Return verbatim the line containing "localparam logic CMD_ENQUEUE = 1'b0;" together with all lines that follow it, through the end of the records.
# # #
[src/rtl/apq_pkg.sv]
// Shared constants for the array-based minimum priority queue.
package apq_pkg;

   // Field widths of one item.
   localparam int VALUE_W  = 32;
   localparam int RANK_W   = 16;
   localparam int STATUS_W = 2;
   localparam int FILL_W   = 5;
   localparam int ENTRY_W  = VALUE_W + RANK_W;

   // Packed stream widths, padded to whole bytes.
   localparam int REQ_TDATA_W = 48;
   localparam int RSP_PAD_W   = 3;
   localparam int RSP_TDATA_W = VALUE_W + RANK_W + FILL_W + RSP_PAD_W;

   // Request command codes.
   localparam logic CMD_ENQUEUE = 1'b0;
   localparam logic CMD_DEQUEUE = 1'b1;

   // Result status codes.
   localparam logic [STATUS_W-1:0] STATUS_ENQUEUED = 2'd0;
   localparam logic [STATUS_W-1:0] STATUS_DEQUEUED = 2'd1;
   localparam logic [STATUS_W-1:0] STATUS_EMPTY    = 2'd2;
   localparam logic [STATUS_W-1:0] STATUS_FULL     = 2'd3;

endpackage

[src/rtl/apq_ram.sv]
// Simple dual-port RAM: one write port, one read port with registered data.
module apq_ram #(
   parameter int WIDTH = 48,
   parameter int DEPTH = 16
) (
   input  logic                     clock,
   input  logic                     wr_en,
   input  logic [$clog2(DEPTH)-1:0] wr_addr,
   input  logic [WIDTH-1:0]         wr_data,
   input  logic                     rd_en,
   input  logic [$clog2(DEPTH)-1:0] rd_addr,
   output logic [WIDTH-1:0]         rd_data
);

   logic [WIDTH-1:0] mem_ff [DEPTH];
   logic [WIDTH-1:0] rd_data_ff;

   // Write and registered read.
   always_ff @(posedge clock) begin
      if (wr_en) begin
         mem_ff[wr_addr] <= wr_data;
      end
      if (rd_en) begin
         rd_data_ff <= mem_ff[rd_addr];
      end
   end

   assign rd_data = rd_data_ff;

endmodule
# # #
# Written answer
   localparam logic CMD_ENQUEUE = 1'b0;
   localparam logic CMD_DEQUEUE = 1'b1;

   // Result status codes.
   localparam logic [STATUS_W-1:0] STATUS_ENQUEUED = 2'd0;
   localparam logic [STATUS_W-1:0] STATUS_DEQUEUED = 2'd1;
   localparam logic [STATUS_W-1:0] STATUS_EMPTY    = 2'd2;
   localparam logic [STATUS_W-1:0] STATUS_FULL     = 2'd3;

endpackage

[src/rtl/apq_ram.sv]
// Simple dual-port RAM: one write port, one read port with registered data.
module apq_ram #(
   parameter int WIDTH = 48,
   parameter int DEPTH = 16
) (
   input  logic                     clock,
   input  logic                     wr_en,
   input  logic [$clog2(DEPTH)-1:0] wr_addr,
   input  logic [WIDTH-1:0]         wr_data,
   input  logic                     rd_en,
   input  logic [$clog2(DEPTH)-1:0] rd_addr,
   output logic [WIDTH-1:0]         rd_data
);

   logic [WIDTH-1:0] mem_ff [DEPTH];
   logic [WIDTH-1:0] rd_data_ff;

   // Write and registered read.
   always_ff @(posedge clock) begin
      if (wr_en) begin
         mem_ff[wr_addr] <= wr_data;
      end
      if (rd_en) begin
         rd_data_ff <= mem_ff[rd_addr];
      end
   end

   assign rd_data = rd_data_ff;

endmodule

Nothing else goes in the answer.